==> src/verilog/rio_select.sv <==
// Access decode, port registers, interrupt flags and open-drain request
`timescale 1ns/1ns
module rio_select (
  input  wire logic                       sys_clk,         // System clock, 10 MHz
  input  wire logic                       sys_rst,         // Async reset, high
  input  wire rio_pkg::rio_bus_t          bus_in,          // Selects, address, data
  input  wire logic [7:0]                 port_a_pins,     // Port A pin levels
  input  wire logic [7:0]                 timer_count,     // Count from timer core
  input  wire logic                       timer_expire,    // Timeout pulse
  output logic      [7:0]                 data_out,        // Read data
  output logic                            data_oe,         // Data bus drive
  output logic                            irq_n_out,       // Request pin level
  output logic                            irq_n_oe,        // Request pin drive
  output logic                            timer_load,      // Timer write pulse
  output logic      [7:0]                 timer_data,      // Timer start value
  output logic      [1:0]                 timer_prescale,  // Prescale choice
  output logic      [7:0]                 port_a_output_latch, // Port A latch
  output logic      [7:0]                 port_a_direction,    // Port A direction
  output logic      [7:0]                 port_b_output_latch, // Port B latch
  output logic      [7:0]                 port_b_direction     // Port B direction
);

  ////////////////////////////////////////////////////////////////////////////
  // Declarations

  rio_pkg::rio_sel_t sel;         // Decoded access
  logic [7:0]  pa_sync;           // Synchronised port A pins
  logic [7:0]  ram_rdata;         // RAM read byte
  logic        edge_hit;          // Active transition seen
  logic        irq_want;          // Some enabled flag set
  logic [1:0]  reg_idx;           // Port register index
  logic        pa7_prev_r;        // Previous top-line level
  logic        pa7_prev_nxt;
  logic        tflag_r;           // Timer expiry flag
  logic        tflag_nxt;
  logic        eflag_r;           // Edge flag
  logic        eflag_nxt;
  logic        timer_en_r;        // Timer interrupt enable
  logic        timer_en_nxt;
  logic        edge_en_r;         // Edge interrupt enable
  logic        edge_en_nxt;
  logic        edge_pos_r;        // Positive edge chosen
  logic        edge_pos_nxt;
  logic [7:0]  rdata_r;           // Registered read data
  logic [7:0]  rdata_nxt;
  logic        oe_r;              // Data bus drive
  logic        oe_nxt;
  logic        irq_oe_r;          // Request drive
  logic        irq_oe_nxt;
  logic        tload_r;           // Timer write pulse
  logic        tload_nxt;
  logic [7:0]  tdata_r;           // Timer start value
  logic [7:0]  tdata_nxt;
  logic [1:0]  pre_r;             // Prescale choice
  logic [1:0]  pre_nxt;
  logic [7:0]  pa_latch_r;        // Port A latch
  logic [7:0]  pa_latch_nxt;
  logic [7:0]  pa_dir_r;          // Port A direction
  logic [7:0]  pa_dir_nxt;
  logic [7:0]  pb_latch_r;        // Port B latch
  logic [7:0]  pb_latch_nxt;
  logic [7:0]  pb_dir_r;          // Port B direction
  logic [7:0]  pb_dir_nxt;

  ////////////////////////////////////////////////////////////////////////////
  // Decode and helpers

  // Steers the access by selects, read/write, A0, A2 and A4
  assign sel     = rio_pkg::rio_decode(bus_in);
  assign reg_idx = bus_in.addr[rio_pkg::A1_BIT:rio_pkg::A0_BIT];

  // Port A pins pass two flops before use
  rio_sync #(
    .WIDTH    (8)
  ) u_pa_sync (
    .sys_clk  (sys_clk),
    .sys_rst  (sys_rst),
    .pin_in   (port_a_pins),
    .sync_out (pa_sync)
  );

  // RAM storage
  rio_ram u_ram (
    .sys_clk (sys_clk),
    .wr_en   (sel.ram && !bus_in.rd_wr_n),
    .addr    (bus_in.addr),
    .wdata   (bus_in.wdata),
    .rdata   (ram_rdata)
  );

  // Edge seen on the synchronised top line, direction plays no part
  always_comb
  begin
    if (edge_pos_r)
    begin
      edge_hit = pa_sync[rio_pkg::TOP_LINE] && !pa7_prev_r;
    end
    else
    begin
      edge_hit = !pa_sync[rio_pkg::TOP_LINE] && pa7_prev_r;
    end
  end

  ////////////////////////////////////////////////////////////////////////////
  // Flags and interrupt control

  // Next flag, enable and request values
  always_comb
  begin
    pa7_prev_nxt = pa_sync[rio_pkg::TOP_LINE];
    tflag_nxt    = tflag_r;
    eflag_nxt    = eflag_r;
    timer_en_nxt = timer_en_r;
    edge_en_nxt  = edge_en_r;
    edge_pos_nxt = edge_pos_r;
    // Timer access clears the timer flag
    if (sel.twrite || sel.tread)
    begin
      tflag_nxt    = 1'b0;
      timer_en_nxt = bus_in.addr[rio_pkg::A3_BIT];
    end
    // Timeout wins over a coincident clear
    if (timer_expire)
    begin
      tflag_nxt = 1'b1;
    end
    // Flag read clears the edge flag
    if (sel.fread)
    begin
      eflag_nxt = 1'b0;
    end
    // Edge wins over a coincident clear
    if (edge_hit)
    begin
      eflag_nxt = 1'b1;
    end
    // Edge control write, data ignored
    if (sel.edge_wr)
    begin
      edge_en_nxt  = bus_in.addr[rio_pkg::A1_BIT];
      edge_pos_nxt = bus_in.addr[rio_pkg::A0_BIT];
    end
  end

  // Either enabled flag pulls the request low
  assign irq_want   = (tflag_r && timer_en_r) || (eflag_r && edge_en_r);
  assign irq_oe_nxt = irq_want;

  // Flag and enable registers
  always_ff @(posedge sys_clk or posedge sys_rst)
  begin
    if (sys_rst)
    begin
      pa7_prev_r <= 1'b0;
      tflag_r    <= 1'b0;
      eflag_r    <= 1'b0;
      timer_en_r <= rio_pkg::RST_TIMER_EN;
      edge_en_r  <= rio_pkg::RST_EDGE_EN;
      edge_pos_r <= rio_pkg::RST_EDGE_POS;
      irq_oe_r   <= 1'b0;
    end
    else
    begin
      pa7_prev_r <= pa7_prev_nxt;
      tflag_r    <= tflag_nxt;
      eflag_r    <= eflag_nxt;
      timer_en_r <= timer_en_nxt;
      edge_en_r  <= edge_en_nxt;
      edge_pos_r <= edge_pos_nxt;
      irq_oe_r   <= irq_oe_nxt;
    end
  end

  ////////////////////////////////////////////////////////////////////////////
  // Port registers, timer strobes and read data

  // Next register and read values
  always_comb
  begin
    pa_latch_nxt = pa_latch_r;
    pa_dir_nxt   = pa_dir_r;
    pb_latch_nxt = pb_latch_r;
    pb_dir_nxt   = pb_dir_r;
    tload_nxt    = sel.twrite;
    tdata_nxt    = tdata_r;
    pre_nxt      = pre_r;
    rdata_nxt    = rio_pkg::RST_BYTE;
    oe_nxt       = bus_in.rd_wr_n && (sel.ram || sel.port || sel.tread || sel.fread);
    // Port register write
    if (sel.port && !bus_in.rd_wr_n)
    begin
      case (reg_idx)
        rio_pkg::PA_LATCH: pa_latch_nxt = bus_in.wdata;
        rio_pkg::PA_DIR:   pa_dir_nxt   = bus_in.wdata;
        rio_pkg::PB_LATCH: pb_latch_nxt = bus_in.wdata;
        default:           pb_dir_nxt   = bus_in.wdata;
      endcase
    end
    // Timer write takes count and prescale
    if (sel.twrite)
    begin
      tdata_nxt = bus_in.wdata;
      pre_nxt   = reg_idx;
    end
    // Read data selection
    if (sel.ram)
    begin
      rdata_nxt = ram_rdata;
    end
    else if (sel.port)
    begin
      case (reg_idx)
        rio_pkg::PA_LATCH: rdata_nxt = (pa_sync & ~pa_dir_r) | (pa_latch_r & pa_dir_r);
        rio_pkg::PA_DIR:   rdata_nxt = pa_dir_r;
        rio_pkg::PB_LATCH: rdata_nxt = pb_latch_r;
        default:           rdata_nxt = pb_dir_r;
      endcase
    end
    else if (sel.tread)
    begin
      rdata_nxt = timer_count;
    end
    else if (sel.fread)
    begin
      rdata_nxt = {tflag_r, eflag_r, rio_pkg::FLAG_PAD};
    end
  end

  // Port, timer and read registers
  always_ff @(posedge sys_clk or posedge sys_rst)
  begin
    if (sys_rst)
    begin
      pa_latch_r <= rio_pkg::RST_BYTE;
      pa_dir_r   <= rio_pkg::RST_BYTE;
      pb_latch_r <= rio_pkg::RST_BYTE;
      pb_dir_r   <= rio_pkg::RST_BYTE;
      tload_r    <= 1'b0;
      tdata_r    <= rio_pkg::RST_BYTE;
      pre_r      <= rio_pkg::RST_PRESCALE;
      rdata_r    <= rio_pkg::RST_BYTE;
      oe_r       <= 1'b0;
    end
    else
    begin
      pa_latch_r <= pa_latch_nxt;
      pa_dir_r   <= pa_dir_nxt;
      pb_latch_r <= pb_latch_nxt;
      pb_dir_r   <= pb_dir_nxt;
      tload_r    <= tload_nxt;
      tdata_r    <= tdata_nxt;
      pre_r      <= pre_nxt;
      rdata_r    <= rdata_nxt;
      oe_r       <= oe_nxt;
    end
  end

  // Outputs straight from registers; request level is a constant low
  assign data_out            = rdata_r;
  assign data_oe             = oe_r;
  assign irq_n_out           = 1'b0;
  assign irq_n_oe            = irq_oe_r;
  assign timer_load          = tload_r;
  assign timer_data          = tdata_r;
  assign timer_prescale      = pre_r;
  assign port_a_output_latch = pa_latch_r;
  assign port_a_direction    = pa_dir_r;
  assign port_b_output_latch = pb_latch_r;
  assign port_b_direction    = pb_dir_r;
endmodule : rio_select

==> src/verilog/rio_sync.sv <==
// Two-flop synchroniser for pin levels
`timescale 1ns/1ns
module rio_sync #(
  parameter int WIDTH = 8                  // Bits synchronised
) (
  input  wire logic             sys_clk,   // System clock
  input  wire logic             sys_rst,   // Async reset, high
  input  wire logic [WIDTH-1:0] pin_in,    // Raw pin levels
  output logic      [WIDTH-1:0] sync_out   // Synchronised levels
);

  logic [WIDTH-1:0] meta_r;   // First stage, read only by second
  logic [WIDTH-1:0] meta_nxt; // First stage next
  logic [WIDTH-1:0] sync_r;   // Second stage
  logic [WIDTH-1:0] sync_nxt; // Second stage next

  // Next values of both stages
  always_comb
  begin
    meta_nxt = pin_in;
    sync_nxt = meta_r;
  end

  // Stage registers
  always_ff @(posedge sys_clk or posedge sys_rst)
  begin
    if (sys_rst)
    begin
      meta_r <= '0;
      sync_r <= '0;
    end
    else
    begin
      meta_r <= meta_nxt;
      sync_r <= sync_nxt;
    end
  end

  assign sync_out = sync_r;

endmodule : rio_sync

■ ■ ■ ■ ■ ■ ■

From the records, copy every line that has the string "First" in it.

  logic [WIDTH-1:0] meta_r;   // First stage, read only by second
  logic [WIDTH-1:0] meta_nxt; // First stage next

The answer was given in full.